Besides, we will save checkpoint periodially to a distributed file system. If we meets occasional many machines breakdown, the only thing to do is to setup a new job, and load corresponding parameter shards from the checkpoint.
Since pserver pods has relative higher priority than worker pods, worker pods of one lower priority job will be killed first to satisfy another job. If we kill all worker pods of one job, then the pserver pods of this job will also be idle. There is no load on CPU and network bandwidth, the pserver pods only occupy some memory. So, we do not need to kill pserver pods further.
We should avoid changing pserver pod numbers in general, since it will bring lots of other work.
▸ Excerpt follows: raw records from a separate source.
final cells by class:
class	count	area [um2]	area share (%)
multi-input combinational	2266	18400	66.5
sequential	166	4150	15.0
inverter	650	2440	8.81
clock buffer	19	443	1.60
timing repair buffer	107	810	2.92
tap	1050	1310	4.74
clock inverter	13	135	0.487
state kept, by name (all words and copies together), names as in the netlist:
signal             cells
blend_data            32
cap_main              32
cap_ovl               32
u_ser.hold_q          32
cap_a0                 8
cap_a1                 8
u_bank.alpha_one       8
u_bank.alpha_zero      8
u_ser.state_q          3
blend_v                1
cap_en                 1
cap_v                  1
==> src/rtl/swm_ctrl.sv <==
// Job controller: latches the job settings, limits how many samples
// enter the buffer, counts completed writes, and keeps the done and
// overflow flags.
// Assumes: start is ignored while a job runs.
module swm_ctrl
    import swm_pkg::*;
#(
    parameter int CNT_W = 16
) (
    input  logic             clk,
    input  logic             rst_n,
    input  logic             start,
    input  logic [CNT_W-1:0] sample_count,
    input  logic             fixed_mode,
    input  logic             smp_valid,
    input  logic [1:0]       n_taken,
    input  logic             drop,
    input  logic             fire,
    output logic             begin_job,
    output logic             push_a,
    output logic             push_b,
    output logic             fixed_lat,
    output logic             busy,
    output logic             done,
    output logic             overflow
);
    job_state_t       state;
    logic [CNT_W-1:0] count_q;
    logic [CNT_W-1:0] accepted;
    logic [CNT_W-1:0] written;

    // Gate the sample pair against the remaining job budget.
    always_comb begin
        busy      = (state == JOB_RUN);
        begin_job = start && !busy;
        push_a    = busy && smp_valid && (accepted < count_q);
        push_b    = busy && smp_valid &&
                    ({1'b0, accepted} + 1'b1 < {1'b0, count_q});
    end

    // Job sequencing, sample and write counting, flag upkeep.
    always_ff @(posedge clk) begin
        if (!rst_n) begin
            state     <= JOB_IDLE;
            count_q   <= '0;
            accepted  <= '0;
            written   <= '0;
            fixed_lat <= 1'b0;
            done      <= 1'b0;
            overflow  <= 1'b0;
        end else if (begin_job) begin
            count_q   <= sample_count;
            accepted  <= '0;
            written   <= '0;
            fixed_lat <= fixed_mode;
            overflow  <= 1'b0;
            done      <= (sample_count == '0);
            state     <= (sample_count == '0) ? JOB_IDLE : JOB_RUN;
        end else if (busy) begin
            accepted <= accepted + CNT_W'(n_taken);
            if (drop) overflow <= 1'b1;
            if (fire) begin
                written <= written + 1'b1;
                if (written + 1'b1 == count_q) begin
                    state <= JOB_IDLE;
                    done  <= 1'b1;
                end
            end
        end
    end
endmodule

==> src/rtl/sample_wr_master.sv <==
// Top of the sample write master: controller, two-input buffer and
// bus output stage. Channel pairs are stored A then B, and each word
// becomes one full-width bus write.
// Assumes: the bus target accepts a write in any cycle where wr_wait is low.
module sample_wr_master #(
    parameter int ADDR_W = 32,
    parameter int DATA_W = 16,
    parameter int CNT_W  = 16,
    parameter int DEPTH  = 8
) (
    input  logic              clk,
    input  logic              rst_n,
    input  logic              start,
    input  logic [ADDR_W-1:0] base_addr,
    input  logic [CNT_W-1:0]  sample_count,
    input  logic              fixed_mode,
    input  logic              smp_valid,
    input  logic [DATA_W-1:0] smp_a,
    input  logic [DATA_W-1:0] smp_b,
    input  logic              wr_wait,
    output logic              wr_en,
    output logic [ADDR_W-1:0] wr_addr,
    output logic [DATA_W/8-1:0] wr_be,
    output logic [DATA_W-1:0] wr_data,
    output logic              busy,
    output logic              done,
    output logic              overflow
);
    localparam int BE_W = DATA_W / 8;

    logic              begin_job, push_a, push_b, fixed_lat;
    logic [1:0]        n_taken;
    logic              drop, fire, fifo_pop, fifo_empty;
    logic [DATA_W-1:0] fifo_head;

    // Every write covers the full data width.
    always_comb wr_be = {BE_W{1'b1}};

    swm_ctrl #(.CNT_W(CNT_W)) ctrl_i (
        .clk(clk), .rst_n(rst_n), .start(start),
        .sample_count(sample_count), .fixed_mode(fixed_mode),
        .smp_valid(smp_valid), .n_taken(n_taken), .drop(drop),
        .fire(fire), .begin_job(begin_job), .push_a(push_a),
        .push_b(push_b), .fixed_lat(fixed_lat), .busy(busy),
        .done(done), .overflow(overflow)
    );

    swm_fifo #(.W(DATA_W), .DEPTH(DEPTH)) fifo_i (
        .clk(clk), .rst_n(rst_n), .clear(begin_job),
        .push_a(push_a), .data_a(smp_a), .push_b(push_b), .data_b(smp_b),
        .pop(fifo_pop), .head(fifo_head), .empty(fifo_empty),
        .n_taken(n_taken), .drop(drop)
    );

    swm_bus #(.ADDR_W(ADDR_W), .DATA_W(DATA_W)) bus_i (
        .clk(clk), .rst_n(rst_n), .load_base(begin_job), .base(base_addr),
        .fixed(fixed_lat), .active(busy), .fifo_empty(fifo_empty),
        .fifo_head(fifo_head), .wr_wait(wr_wait), .fifo_pop(fifo_pop),
        .wr_en(wr_en), .wr_addr(wr_addr), .wr_data(wr_data), .fire(fire)
    );
endmodule
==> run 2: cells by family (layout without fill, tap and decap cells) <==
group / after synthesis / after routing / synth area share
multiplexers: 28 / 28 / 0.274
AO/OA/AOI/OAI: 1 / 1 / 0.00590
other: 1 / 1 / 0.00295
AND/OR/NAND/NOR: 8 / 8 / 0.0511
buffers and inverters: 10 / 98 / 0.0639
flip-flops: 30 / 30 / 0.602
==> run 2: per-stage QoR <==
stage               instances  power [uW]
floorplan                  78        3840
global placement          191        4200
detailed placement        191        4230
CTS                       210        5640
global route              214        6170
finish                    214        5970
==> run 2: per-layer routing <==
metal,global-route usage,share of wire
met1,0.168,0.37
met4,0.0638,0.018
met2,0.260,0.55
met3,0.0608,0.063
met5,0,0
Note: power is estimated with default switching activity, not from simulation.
**src/rtl/itmr_pkg.sv**
```systemverilog
package itmr_pkg;

   localparam int DATA_W       = 32;
   localparam int CTL_EN_BIT   = 26;
   localparam int CTL_PRIO_LSB = 20;
   localparam int CTL_NUM_LSB  = 12;
   localparam int PRIO_W       = 4;
   localparam int TRAP_W       = 8;

   typedef enum logic [2:0] {
      RA_CTRL   = 3'd0,
      RA_PERIOD = 3'd1,
      RA_SEC_HI = 3'd2,
      RA_SEC_LO = 3'd3,
      RA_NSEC   = 3'd4
   } reg_addr_e;

   typedef struct packed {
      logic              en;
      logic [PRIO_W-1:0] prio;
      logic [TRAP_W-1:0] num;
   } ctrl_t;

   function automatic ctrl_t ctrl_unpack(input logic [DATA_W-1:0] w);
      ctrl_t c;
      c.en   = w[CTL_EN_BIT];
      c.prio = w[CTL_PRIO_LSB +: PRIO_W];
      c.num  = w[CTL_NUM_LSB +: TRAP_W];
      return c;
   endfunction

   function automatic logic [DATA_W-1:0] ctrl_pack(input ctrl_t c);
      logic [DATA_W-1:0] w;
      w = '0;
      w[CTL_EN_BIT]                = c.en;
      w[CTL_PRIO_LSB +: PRIO_W]    = c.prio;
      w[CTL_NUM_LSB +: TRAP_W]     = c.num;
      return w;
   endfunction

endpackage

```
**src/rtl/itmr_countdown.sv**
```systemverilog
module itmr_countdown #(
   parameter int CNT_W = 32
) (
   input  logic             clk,
   input  logic             rst_n,
   input  logic             load,
   input  logic             en,
   input  logic [CNT_W-1:0] period,
   output logic             cnt_zero,
   output logic             irq
);

   logic [CNT_W-1:0] cnt_q;

   generate
      if (CNT_W < 1 || CNT_W > 32) begin : g_bad_w
         $error("itmr_countdown: CNT_W out of range");
      end
   endgenerate

   assign cnt_zero = (cnt_q == '0);

   always_ff @(posedge clk) begin
      if (!rst_n) begin
         cnt_q <= '0;
         irq   <= 1'b0;
      end else if (load) begin
         cnt_q <= period;
         irq   <= 1'b0;
      end else if (en) begin
         if (cnt_zero) begin
            cnt_q <= period;
            irq   <= 1'b1;
         end else begin
            cnt_q <= cnt_q - 1'b1;
            irq   <= 1'b0;
         end
      end else begin
         irq <= 1'b0;
      end
   end

endmodule

```
**src/rtl/itmr_trap_map.sv**
```systemverilog
module itmr_trap_map #(
   parameter int TRAP_W     = 8,
   parameter int PRIO_W     = 4,
   parameter int PRIO_SHIFT = 2
) (
   input  logic              compact,
   input  logic [TRAP_W-1:0] num,
   input  logic [PRIO_W-1:0] prio,
   output logic [TRAP_W-1:0] trap
);

   localparam int WIN_MSB = TRAP_W - 2;

   logic [TRAP_W-1:0] packed_trap;

   generate
      if (PRIO_SHIFT + PRIO_W > WIN_MSB) begin : g_bad_fold
         $error("itmr_trap_map: priority does not fit below the window bit");
      end
      for (genvar b = 0; b < TRAP_W; b++) begin : g_bit
         if (b >= PRIO_SHIFT && b < PRIO_SHIFT + PRIO_W) begin : g_fold
            assign packed_trap[b] = num[b] | prio[b - PRIO_SHIFT];
         end else if (b < WIN_MSB) begin : g_keep
            assign packed_trap[b] = num[b];
         end else if (b == WIN_MSB) begin : g_one
            assign packed_trap[b] = 1'b1;
         end else begin : g_zero
            assign packed_trap[b] = 1'b0;
         end
      end
   endgenerate

   assign trap = compact ? packed_trap : num;

endmodule

```
**src/rtl/itmr_clock.sv**
```systemverilog
module itmr_clock #(
   parameter int          DATA_W  = 32,
   parameter int unsigned NS_STEP = 5,
   parameter int unsigned NS_LIM  = 1_000_000_000
) (
   input  logic                clk,
   input  logic                rst_n,
   input  logic                wr_hi,
   input  logic                wr_lo,
   input  logic                wr_ns,
   input  logic                rd_hi,
   input  logic [DATA_W-1:0]   wdata,
   output logic [2*DATA_W-1:0] sec_q,
   output logic [DATA_W-1:0]   ns_q,
   output logic [DATA_W-1:0]   snap_lo,
   output logic [DATA_W-1:0]   snap_ns
);

   localparam int SUM_W = DATA_W + 1;
   localparam logic [SUM_W-1:0] STEP_EXT = SUM_W'(NS_STEP);
   localparam logic [SUM_W-1:0] LIM_EXT  = SUM_W'(NS_LIM);

   generate
      if (NS_STEP == 0 || NS_STEP >= NS_LIM) begin : g_bad_step
         $error("itmr_clock: NS_STEP must be in 1..NS_LIM-1");
      end
   endgenerate

   logic [SUM_W-1:0] ns_sum;
   logic             wrap;
   logic [DATA_W-1:0] ns_next;

   assign ns_sum = {1'b0, ns_q} + STEP_EXT;
   assign wrap   = (ns_sum >= LIM_EXT);

   always_comb begin
      if (wr_ns)      ns_next = wdata;
      else if (wrap)  ns_next = DATA_W'(ns_sum - LIM_EXT);
      else            ns_next = ns_sum[DATA_W-1:0];
   end

   always_ff @(posedge clk) begin
      if (!rst_n) begin
         ns_q  <= '0;
         sec_q <= '0;
      end else begin
         ns_q <= ns_next;
         if (wr_hi)                sec_q <= {wdata, sec_q[DATA_W-1:0]};
         else if (wr_lo)           sec_q <= {sec_q[2*DATA_W-1:DATA_W], wdata};
         else if (wrap && !wr_ns)  sec_q <= sec_q + 1'b1;
      end
   end

   always_ff @(posedge clk) begin
      if (!rst_n) begin
         snap_lo <= '0;
         snap_ns <= '0;
      end else if (rd_hi) begin
         snap_lo <= sec_q[DATA_W-1:0];
         snap_ns <= ns_q;
      end
   end

endmodule

```
**src/rtl/itmr_timebase.sv**
```systemverilog
module itmr_timebase
   import itmr_pkg::*;
#(
   parameter int          PERIOD_W = 32,
   parameter int unsigned NS_STEP  = 5,
   parameter int unsigned NS_LIM   = 1_000_000_000
) (
   input  logic              clk,
   input  logic              rst_n,
   input  logic              compact_mode,
   input  logic              bus_wr,
   input  logic              bus_rd,
   input  logic [2:0]        bus_addr,
   input  logic [DATA_W-1:0] bus_wdata,
   output logic [DATA_W-1:0] bus_rdata,
   output logic              irq_req,
   output logic [TRAP_W-1:0] irq_trap,
   output logic [PRIO_W-1:0] irq_prio
);

   generate
      if (PERIOD_W < 1 || PERIOD_W > DATA_W) begin : g_bad_period
         $error("itmr_timebase: PERIOD_W must fit in a data word");
      end
   endgenerate

   ctrl_t                  ctrl_q;
   logic [PERIOD_W-1:0]    period_q;
   logic                   ctrl_wr;
   logic                   period_wr;
   logic                   sec_hi_wr;
   logic                   sec_lo_wr;
   logic                   nsec_wr;
   logic                   sec_hi_rd;
   logic                   tmr_en;
   logic                   cnt_zero;
   logic [2*DATA_W-1:0]    sec_q;
   logic [DATA_W-1:0]      ns_q;
   logic [DATA_W-1:0]      snap_lo;
   logic [DATA_W-1:0]      snap_ns;

   assign ctrl_wr   = bus_wr && (bus_addr == RA_CTRL);
   assign period_wr = bus_wr && (bus_addr == RA_PERIOD);
   assign sec_hi_wr = bus_wr && (bus_addr == RA_SEC_HI);
   assign sec_lo_wr = bus_wr && (bus_addr == RA_SEC_LO);
   assign nsec_wr   = bus_wr && (bus_addr == RA_NSEC);
   assign sec_hi_rd = bus_rd && (bus_addr == RA_SEC_HI);
   assign tmr_en    = ctrl_q.en;

   always_ff @(posedge clk) begin
      if (!rst_n) begin
         ctrl_q   <= '0;
         period_q <= '0;
      end else begin
         if (ctrl_wr)   ctrl_q   <= ctrl_unpack(bus_wdata);
         if (period_wr) period_q <= bus_wdata[PERIOD_W-1:0];
      end
   end

   itmr_countdown #(
      .CNT_W (PERIOD_W)
   ) u_countdown (
      .clk      (clk),
      .rst_n    (rst_n),
      .load     (ctrl_wr),
      .en       (tmr_en),
      .period   (period_q),
      .cnt_zero (cnt_zero),
      .irq      (irq_req)
   );

   itmr_trap_map #(
      .TRAP_W     (TRAP_W),
      .PRIO_W     (PRIO_W),
      .PRIO_SHIFT (2)
   ) u_trap_map (
      .compact (compact_mode),
      .num     (ctrl_q.num),
      .prio    (ctrl_q.prio),
      .trap    (irq_trap)
   );

   assign irq_prio = ctrl_q.prio;

   itmr_clock #(
      .DATA_W  (DATA_W),
      .NS_STEP (NS_STEP),
      .NS_LIM  (NS_LIM)
   ) u_clock (
      .clk     (clk),
      .rst_n   (rst_n),
      .wr_hi   (sec_hi_wr),
      .wr_lo   (sec_lo_wr),
      .wr_ns   (nsec_wr),
      .rd_hi   (sec_hi_rd),
      .wdata   (bus_wdata),
      .sec_q   (sec_q),
      .ns_q    (ns_q),
      .snap_lo (snap_lo),
      .snap_ns (snap_ns)
   );

   always_comb begin
      unique case (bus_addr)
         RA_CTRL:   bus_rdata = ctrl_pack(ctrl_q);
         RA_PERIOD: bus_rdata = DATA_W'(period_q);
         RA_SEC_HI: bus_rdata = sec_q[2*DATA_W-1:DATA_W];
         RA_SEC_LO: bus_rdata = snap_lo;
         RA_NSEC:   bus_rdata = snap_ns;
         default:   bus_rdata = '0;
      endcase
   end

endmodule

```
If this assumption is valid, the second scenario would be skipped.
After training some epoches, we will choose one checkpoint which has the best evalution metric as the final model. And this model will be deployed to online.
We provide two depolyment solutions which handles different model size separately.
If the checkpoint file is not very large, and could be loaded to a single node, the deployment of parameter server architecture will be the same as single node.
We need to make both transformations to network definition and model parameter. In parameter server architecture, we may define some customized layers, but we have to use standard layers in deloyment. And some model parameter has to be merged, in order to coordinate with standard layers.
If the checkpoint file is too large to load into a single node, we have to spilt it into several pieces. The largest parameter could be a embedding table. We can split the embedding table by rows, and each piece hold a part of the embedding tale.
We apply the first solution to each model piece. And then, the upcoming item id will be handled and dispatched to correct model piece. This is a divide-conque solution.